Ce projet nous semble être une dérive du service public d’enseignement à distance : le CNED serait un outil formidable s’il était utilisé à bon escient pour compléter un dispositif global et non comme palliatif à des carences d’un système ou instrument d’une propagande dans un dispositif de communication.
Rien d’étonnant quand le ministre, conforté dans ses idées par le Comité stratégique, privilégie, en voulant même le rendre obligatoire, l’apprentissage de l’anglais.
Notons d’abord la contradiction dans laquelle se sont enfermés les membres du Comité, contradiction manifestement dues aux dissensions nées en son sein sur cette question : alors que le rapport propose l’ « anglais obligatoire » dès la 6e, il donne une série d’exemples et de témoignages qui tendent tous à montrer que la diversification de l’enseignement des langues est non seulement un bon pari pour l’avenir, mais une chance pour aujourd’hui. Entre autres témoignages, celui-ci : « Impossible enfin de ne pas citer ici les entreprises, qui disent vendre dans la langue de leurs acheteurs, selon la formule du président Davignon : Les langues font nos affaires. » Nous ne disions pas autre chose dans l’article cité plus haut en note.

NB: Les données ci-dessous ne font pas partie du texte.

This is an optimization exercise on Yosys and OpenROAD, whose aim is small area, a short achievable clock period and few clock cycles per item, not a production implementation. Only simulation tests tie the RTL to the original design; equivalence was not proved. Power is estimated from default activity; no workload was simulated.

red:
## positional_pid_antiwindup
module positional_pid_antiwindup
#(
  parameter int DATA_WIDTH     = DATA_WIDTH_DEF,
  parameter int GAIN_FRAC_BITS = GAIN_FRAC_BITS_DEF
) (
  input  logic                  clk,
  input  logic                  rst_n,
  input  logic                  cfg_we,
  input  logic [REG_IDX_W-1:0]  cfg_idx,
  input  logic [GAIN_W-1:0]     cfg_wdata,
  input  logic                  in_valid,
  output logic                  in_ready,
  input  logic [DATA_WIDTH-1:0] error_in,
  input  logic [DATA_WIDTH-1:0] target_in,
  input  logic [DATA_WIDTH-1:0] out_limit,
  output logic                  out_valid,
  input  logic                  out_ready,
  output logic [OUT_W-1:0]      control_out
);
For scale: ~10000 cells after synthesis, ~580 flip-flops, about 110 I/O pins.
==> flow/config.mk <==
export PLATFORM = sky130hd
export DESIGN_NAME = positional_pid_antiwindup
export DESIGN_NICKNAME = positional_pid_antiwindup
export VERILOG_FILES = /design/flow/design.v
export SDC_FILE = /design/flow/constraint.sdc
export NUM_CORES = 4
export LEC_CHECK = 0
export ABC_AREA = 1
export ABC_CLOCK_PERIOD_IN_PS = 3500
export CAP_MARGIN = 20
export CORE_MARGIN = 2
export CORE_UTILIZATION = 55
export CTS_BUF_LIST = sky130_fd_sc_hd__clkbuf_4 sky130_fd_sc_hd__clkbuf_8
export SLEW_MARGIN = 20
==> flow/constraint.sdc <==
create_clock -name core_clock -period 12.0 [get_ports {clk}]
set_input_delay 2.4000 -clock core_clock [delete_from_list [all_inputs] [get_ports {clk}]]
set_output_delay 2.4000 -clock core_clock [all_outputs]
set_load 0.01 [all_outputs]
standard.sh (not shown) runs the stock make flow with config.mk's settings and CLKGATE_MAP_FILE= SYNTH_SCRIPT=/design/flow/synth_recipe.tcl, a recipe that flattens the netlist after the stock synthesis.
==> flow/flow/run.sh <==
#!/bin/bash
# The standard layout, with the full-adder mapping step turned off so ABC
# maps the adder trees itself (the platform's fa/ha cells are slow), and
# timing repair aimed at a setup slack margin, so that repair works on the
# paths that set the achieved period.
set -euo pipefail
bash standard.sh ADDER_MAP_FILE= SETUP_SLACK_MARGIN=8.1 finish > standard_flow.log 2>&1
Testbench counts of red, summed over its fixed seeds: cycles 8,032, items 8,000.
This design comes from an exercise in tuning for small area, a short achievable clock period and few clock cycles per item on the open sky130 flow, not from production work.
In this exercise RTL edits were held to simulation tests only and were not proved equivalent to the original.
No activity file was given, so power comes from the tool's default toggle rates.

<file path="design/flow/config.mk">
export PLATFORM = sky130hd
export DESIGN_NAME = pe_injection_port
export DESIGN_NICKNAME = pe_injection_port
export VERILOG_FILES = /design/flow/design.v
export SDC_FILE = /design/flow/constraint.sdc
export NUM_CORES = 4
export LEC_CHECK = 0
export CAP_MARGIN = 20
export CORE_MARGIN = 2
export CORE_UTILIZATION = 40
export SLEW_MARGIN = 20
</file>
<file path="design/flow/constraint.sdc">
create_clock -name core_clock -period 7.0 [get_ports {clk}]
set_input_delay 1.4000 -clock core_clock [delete_from_list [all_inputs] [get_ports {clk}]]
set_output_delay 1.4000 -clock core_clock [all_outputs]
set_load 0.01 [all_outputs]
</file>
What follows belongs to an exercise in optimizing a design on an open flow for small area; a production flow would make more cautious choices. At most, simulation tests tie the RTL to the original design; equivalence was not proved. Power and IR drop assume default switching activity.

==> 11-10 <==
Design exec_core, start of the top module:
module exec_core (
	input  logic                clk,
	input  logic                arst_n,
	input  cpu16_pkg::word_t    instr,
	input  logic                instr_valid,
	input  cpu16_pkg::word_t    pc,
	input  cpu16_pkg::word_t    mem_rdata,
	output cpu16_pkg::word_t    mem_addr,
	output cpu16_pkg::word_t    mem_wdata,
	output logic                mem_we,
	output logic                jump_taken,
	output cpu16_pkg::word_t    jump_target,
	output logic                wb_en_o,
	output cpu16_pkg::reg_idx_t wb_idx,
	output cpu16_pkg::word_t    wb_data,
	output cpu16_pkg::flags_t   flags
);
export LEC_CHECK = 0
export ABC_AREA = 1
export CAP_MARGIN = 20
export CORE_MARGIN = 2
export CORE_UTILIZATION = 60
export CTS_BUF_LIST = sky130_fd_sc_hd__clkbuf_8
export CTS_CLUSTER_DIAMETER = 60
export CTS_CLUSTER_SIZE = 16
export SETUP_SLACK_MARGIN = 0.3
export SLEW_MARGIN = 20
create_clock -name core_clock -period 11.0 [get_ports {clk}]
standard.sh (not shown) runs the stock make flow with config.mk's settings and CLKGATE_MAP_FILE= SYNTH_SCRIPT=/design/flow/synth_recipe.tcl, a recipe that flattens the netlist after the stock synthesis.
==> flow/flow/run.sh <==
#!/bin/bash
# The standard layout, with two changes: ABC maps the logic with an area-oriented script
# (flow/abc.script), and the port buffers are the smallest buffer cell.
set -euo pipefail
here=$(pwd)
rm -rf "$here/scripts_own"
cp -r "$FLOW_HOME/scripts" "$here/scripts_own"
cp "$here/flow/abc.script" "$here/scripts_own/abc_area.script"
cp "$here/flow/abc.script" "$here/scripts_own/abc_speed.script"
export SCRIPTS_DIR="$here/scripts_own"
export BUFFER_PORTS_ARGS="-buffer_cell sky130_fd_sc_hd__buf_1"
bash standard.sh > "$here/layout_make.log" 2>&1
==> flow/flow/abc.script <==
strash
&get -n
&st
&dch
&nf -R 1000
&put
topo
stime -c
buffer -c
upsize -c
dnsize -c
==> inputs of 06-19, as changes to 11-10 <==
--- a/flow/design.v
+++ b/flow/design.v
@@ -13,11 +13,12 @@
 	input  cpu16_pkg::flags_t flags,
 	output logic              use_imm,
 	output logic              op_add,      
 	output logic              op_addc,     
 	output logic              op_sub,      
-	output logic [3:0]        logic_tt,
+	output logic              lg_p,
+	output logic              lg_g,
 	output logic              op_not,
 	output logic              op_shl,
 	output logic              op_shr,
 	output logic              sh_arith,
 	output logic              op_load,
@@ -70,11 +71,12 @@
 	assign op_xor  = (r0 && ext == 4'h3) || hi == 4'h3;
 	assign op_not  = r0 && ext == 4'hF;
 	assign op_shr  = r8 && (ext[2] ? (!ext[3] && ext[0]) : ext[1]);
 	assign op_shl  = r8 && (ext[2] ? (!ext[3] && !ext[0]) : !ext[1]);
 	assign sh_arith = ext[2] ? ext[1] : ext[3];
-	assign logic_tt = ({4{op_and}} & 4'b0010) | ({4{op_or}} & 4'b0110) | ({4{op_xor}} & 4'b0100);
+	assign lg_p = op_xor || op_or;
+	assign lg_g = op_and || op_or;
 	assign op_load = r4 && ext == 4'h0;
 	assign op_link = r4 && ext == 4'h8;
 	assign set_flags = instr_valid && (op_add || op_sub);
 	assign wb_en = instr_valid && (op_add || (op_sub && !cmp_nowr) || op_and || op_or ||
 	               op_xor || op_not || op_shl || op_shr || op_load || op_link);
@@ -149,11 +151,12 @@
 	input  cpu16_pkg::word_t  a,
 	input  cpu16_pkg::word_t  b,
 	input  logic              op_add,
 	input  logic              op_addc,
 	input  logic              op_sub,
-	input  logic [3:0]        logic_tt,    
+	input  logic              lg_p,        
+	input  logic              lg_g,        
 	input  logic              op_not,
 	input  logic              op_shl,
 	input  logic              op_shr,
 	input  logic              sh_arith,
 	input  logic              set_flags,
@@ -195,11 +198,11 @@
 		assign sum[i] = ap[i] ^ c[i];
 		assign lt[i+1] = ap[i] ? b[i] : lt[i];
 	end
 	for (genvar i = 0; i < 16; i++)
 	begin : g_logic
-		assign logic_res[i] = logic_tt[{ap[i], ag[i]}];
+		assign logic_res[i] = (lg_p & ap[i]) | (lg_g & ag[i]);
 	end
 	assign sh_fill = sh_arith && op_shr && a[15];
 	for (genvar i = 0; i < 16; i++)
 	begin : g_shift
 		assign sh0[i] = op_shl ? a[15-i] : a[i];
@@ -250,23 +253,25 @@
 	cpu16_pkg::word_t rd_a_data;
 	cpu16_pkg::word_t rd_b_data;
 	cpu16_pkg::word_t b_eff;
 	cpu16_pkg::word_t alu_result;
 	cpu16_pkg::word_t pc_inc;
+	logic [16:0]      pc_cy;
 	logic use_imm;
-	logic [3:0] logic_tt;
+	logic lg_p, lg_g;
 	logic op_add, op_addc, op_sub, op_not, op_shl, op_shr, sh_arith;
 	logic op_load, op_link, set_flags;
 	decoder decoder_i (
 		.instr      (instr),
 		.instr_valid(instr_valid),
 		.flags      (flags),
 		.use_imm    (use_imm),
 		.op_add     (op_add),
 		.op_addc    (op_addc),
 		.op_sub     (op_sub),
-		.logic_tt   (logic_tt),
+		.lg_p       (lg_p),
+		.lg_g       (lg_g),
 		.op_not     (op_not),
 		.op_shl     (op_shl),
 		.op_shr     (op_shr),
 		.sh_arith   (sh_arith),
 		.op_load    (op_load),
@@ -295,11 +300,12 @@
 		.a         (rd_a_data),
 		.b         (b_eff),
 		.op_add    (op_add),
 		.op_addc   (op_addc),
 		.op_sub    (op_sub),
-		.logic_tt  (logic_tt),
+		.lg_p      (lg_p),
+		.lg_g      (lg_g),
 		.op_not    (op_not),
 		.op_shl    (op_shl),
 		.op_shr    (op_shr),
 		.sh_arith  (sh_arith),
 		.set_flags (set_flags),
@@ -308,9 +314,14 @@
 		.result    (alu_result)
 	);
 	assign mem_addr = rd_b_data;
 	assign mem_wdata = rd_a_data;
 	assign jump_target = rd_b_data;
-	assign pc_inc = pc + 16'd1;
+	assign pc_cy[0] = 1'b1;
+	for (genvar i = 0; i < 16; i++)
+	begin : g_inc
+		assign pc_inc[i] = pc[i] ^ pc_cy[i];
+		assign pc_cy[i+1] = pc_cy[i] & pc[i];
+	end
 	assign wb_data = alu_result;
 endmodule
 `default_nettype wire
==> flow/flow/run.sh (replaced) <==
#!/bin/bash
# The standard layout, with these changes: ABC maps the logic with an area-oriented script
# (flow/abc.script); the port buffers are the smallest buffer cell; clock tree synthesis adds
# no dummy loads; and after global routing the non-critical gates are downsized
# and slew and capacitance repaired again (flow/post_grt.tcl).
set -euo pipefail
here=$(pwd)
rm -rf "$here/scripts_own"
cp -r "$FLOW_HOME/scripts" "$here/scripts_own"
cp "$here/flow/abc.script" "$here/scripts_own/abc_area.script"
cp "$here/flow/abc.script" "$here/scripts_own/abc_speed.script"
export SCRIPTS_DIR="$here/scripts_own"
export BUFFER_PORTS_ARGS="-buffer_cell sky130_fd_sc_hd__buf_1"
export CTS_ARGS='-sink_clustering_enable -repair_clock_nets -buf_list {sky130_fd_sc_hd__clkbuf_4 sky130_fd_sc_hd__clkbuf_8} -sink_clustering_size 10 -sink_clustering_max_diameter 50 -dont_use_dummy_load'
export RECOVER_POWER=100
export POST_GLOBAL_ROUTE_TCL="$here/flow/post_grt.tcl"
bash standard.sh > "$here/layout_make.log" 2>&1
==> flow/flow/post_grt.tcl (new file) <==
# After power recovery has downsized gates, repair the slew and capacitance it broke
global_route -start_incremental
repair_design_helper
detailed_placement
global_route -end_incremental
estimate_parasitics -global_routing
report_worst_slack
Settings changed: CORE_UTILIZATION 60 to 40.
==> inputs of 02-11, as changes to 11-10 <==
--- a/flow/design.v
+++ b/flow/design.v
@@ -94,52 +94,35 @@
 	input  cpu16_pkg::reg_idx_t rd_b_idx,
 	output cpu16_pkg::word_t    rd_a_data,
 	output cpu16_pkg::word_t    rd_b_data
 );
 	cpu16_pkg::word_t     regs [16];
-	logic [16-1:0] valid;
+	cpu16_pkg::word_t     wr_word;
 	logic [16-1:0] sel_a;
 	logic [16-1:0] sel_b;
 	logic [16-1:0] sel_w;
+	assign wr_word = wr_data & {16{arst_n}};
 	for (genvar i = 0; i < 16; i++)
 	begin : g_reg
-		assign sel_w[i] = wr_en && (wr_idx == i);
-		assign sel_a[i] = valid[i] && (rd_a_idx == i);
-		assign sel_b[i] = valid[i] && (rd_b_idx == i);
-		always_ff @(posedge clk or negedge arst_n)
-		begin
-			if (!arst_n)
-				valid[i] <= 1'b0;
-			else if (sel_w[i])
-				valid[i] <= 1'b1;
-		end
+		assign sel_w[i] = !arst_n || (wr_en && (wr_idx == i));
+		assign sel_a[i] = (rd_a_idx == i);
+		assign sel_b[i] = (rd_b_idx == i);
 		always_ff @(posedge clk)
 		begin
 			if (sel_w[i])
-				regs[i] <= wr_data;
+				regs[i] <= wr_word;
 		end
 	end
 	for (genvar j = 0; j < 16; j++)
 	begin : g_read
 		logic [16-1:0] col;
-		logic [16-1:0] term_a, term_b;
-		logic [5:0]           grp_a, grp_b;
 		for (genvar i = 0; i < 16; i++)
 		begin : g_col
 			assign col[i] = regs[i][j];
 		end
-		assign term_a = col & sel_a;
-		assign term_b = col & sel_b;
-		for (genvar k = 0; k < 5; k++)
-		begin : g_grp
-			assign grp_a[k] = |term_a[3*k +: 3];
-			assign grp_b[k] = |term_b[3*k +: 3];
-		end
-		assign grp_a[5] = term_a[15];
-		assign grp_b[5] = term_b[15];
-		assign rd_a_data[j] = (grp_a[0] | grp_a[1] | grp_a[2]) | (grp_a[3] | grp_a[4] | grp_a[5]);
-		assign rd_b_data[j] = (grp_b[0] | grp_b[1] | grp_b[2]) | (grp_b[3] | grp_b[4] | grp_b[5]);
+		assign rd_a_data[j] = |(col & sel_a);
+		assign rd_b_data[j] = |(col & sel_b);
 	end
 endmodule
 `default_nettype wire
 `timescale 1ns/100ps
 `default_nettype none
@@ -156,11 +139,10 @@
 	input  logic              op_shl,
 	input  logic              op_shr,
 	input  logic              sh_arith,
 	input  logic              set_flags,
 	output cpu16_pkg::flags_t flags,
-	input  cpu16_pkg::word_t  ext_res,     
 	output cpu16_pkg::word_t  result
 );
 	cpu16_pkg::word_t  bx;
 	cpu16_pkg::word_t  sum;
 	logic [16:0]       c;
@@ -209,13 +191,13 @@
 		assign sh4[i] = b[3] ? ((i + 8 < 16) ? sh3[(i+8)%16] : sh_fill) : sh3[i];
 		assign sh5[i] = b[4] ? sh_fill : sh4[i];
 	end
 	for (genvar i = 0; i < 16; i++)
 	begin : g_shout
-		assign shift_res[i] = (op_shl & sh5[15-i]) | (op_shr & sh5[i]) | (op_not & !b[i]);
+		assign shift_res[i] = op_shl ? sh5[15-i] : (op_shr & sh5[i]);
 	end
-	assign result = (({16{op_add | op_sub}} & sum) | ext_res) | shift_res | logic_res;
+	assign result = ({16{op_add | op_sub}} & sum) | logic_res | ({16{op_not}} & ~b) | shift_res;
 	assign flags_next[4] = op_sub ? (&ap) : !(|ap);
 	assign flags_next[1] = op_sub ? !c[16] : lt[16];
 	assign flags_next[0] = flags_next[1] ^ a[15] ^ b[15];
 	assign flags_next[3] = c[16] ^ op_sub;
 	assign flags_next[2] = c[16] ^ c[15];
@@ -302,15 +284,14 @@
 		.op_shl    (op_shl),
 		.op_shr    (op_shr),
 		.sh_arith  (sh_arith),
 		.set_flags (set_flags),
 		.flags     (flags),
-		.ext_res   (({16{op_load}} & mem_rdata) | ({16{op_link}} & pc_inc)),
 		.result    (alu_result)
 	);
 	assign mem_addr = rd_b_data;
 	assign mem_wdata = rd_a_data;
 	assign jump_target = rd_b_data;
 	assign pc_inc = pc + 16'd1;
-	assign wb_data = alu_result;
+	assign wb_data = alu_result | ({16{op_load}} & mem_rdata) | ({16{op_link}} & pc_inc);
 endmodule
 `default_nettype wire
Settings changed: CORE_UTILIZATION 60 to 40.
==> out/results.txt <==
status: no timing/DRC/antenna violations
sequential power: 1280 uW
FF-to-FF End: regfile_i.regs[12][13]
drt initial violations: 2615
biggest regs: regfile_i.regs (256), regfile_i.valid (16), alu_i.flags (5)
first-pass GRT wire length: 75.0 mm
multi-input logic area: 5840 sq um
Clk pwr share: 0.230
combinational cell power: 653 uW
# the run above: 06-19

Il faut croire que Luc Chatel, qui ne peut ignorer le montant de notre déficit commercial, n’a pas lu le rapport [5] pour affirmer : « Ma conviction profonde est que la maîtrise des langues, et surtout de l’anglais, est un enjeu majeur pour la compétitivité de la France. » [souligné par nous]
Pour conclure, nous craignons fort que le Comité stratégique des langues n’ait échoué dans son « ambition d’ouvrir la voie à une nouvelle approche ». Il n’y a pas lieu de s’en réjouir.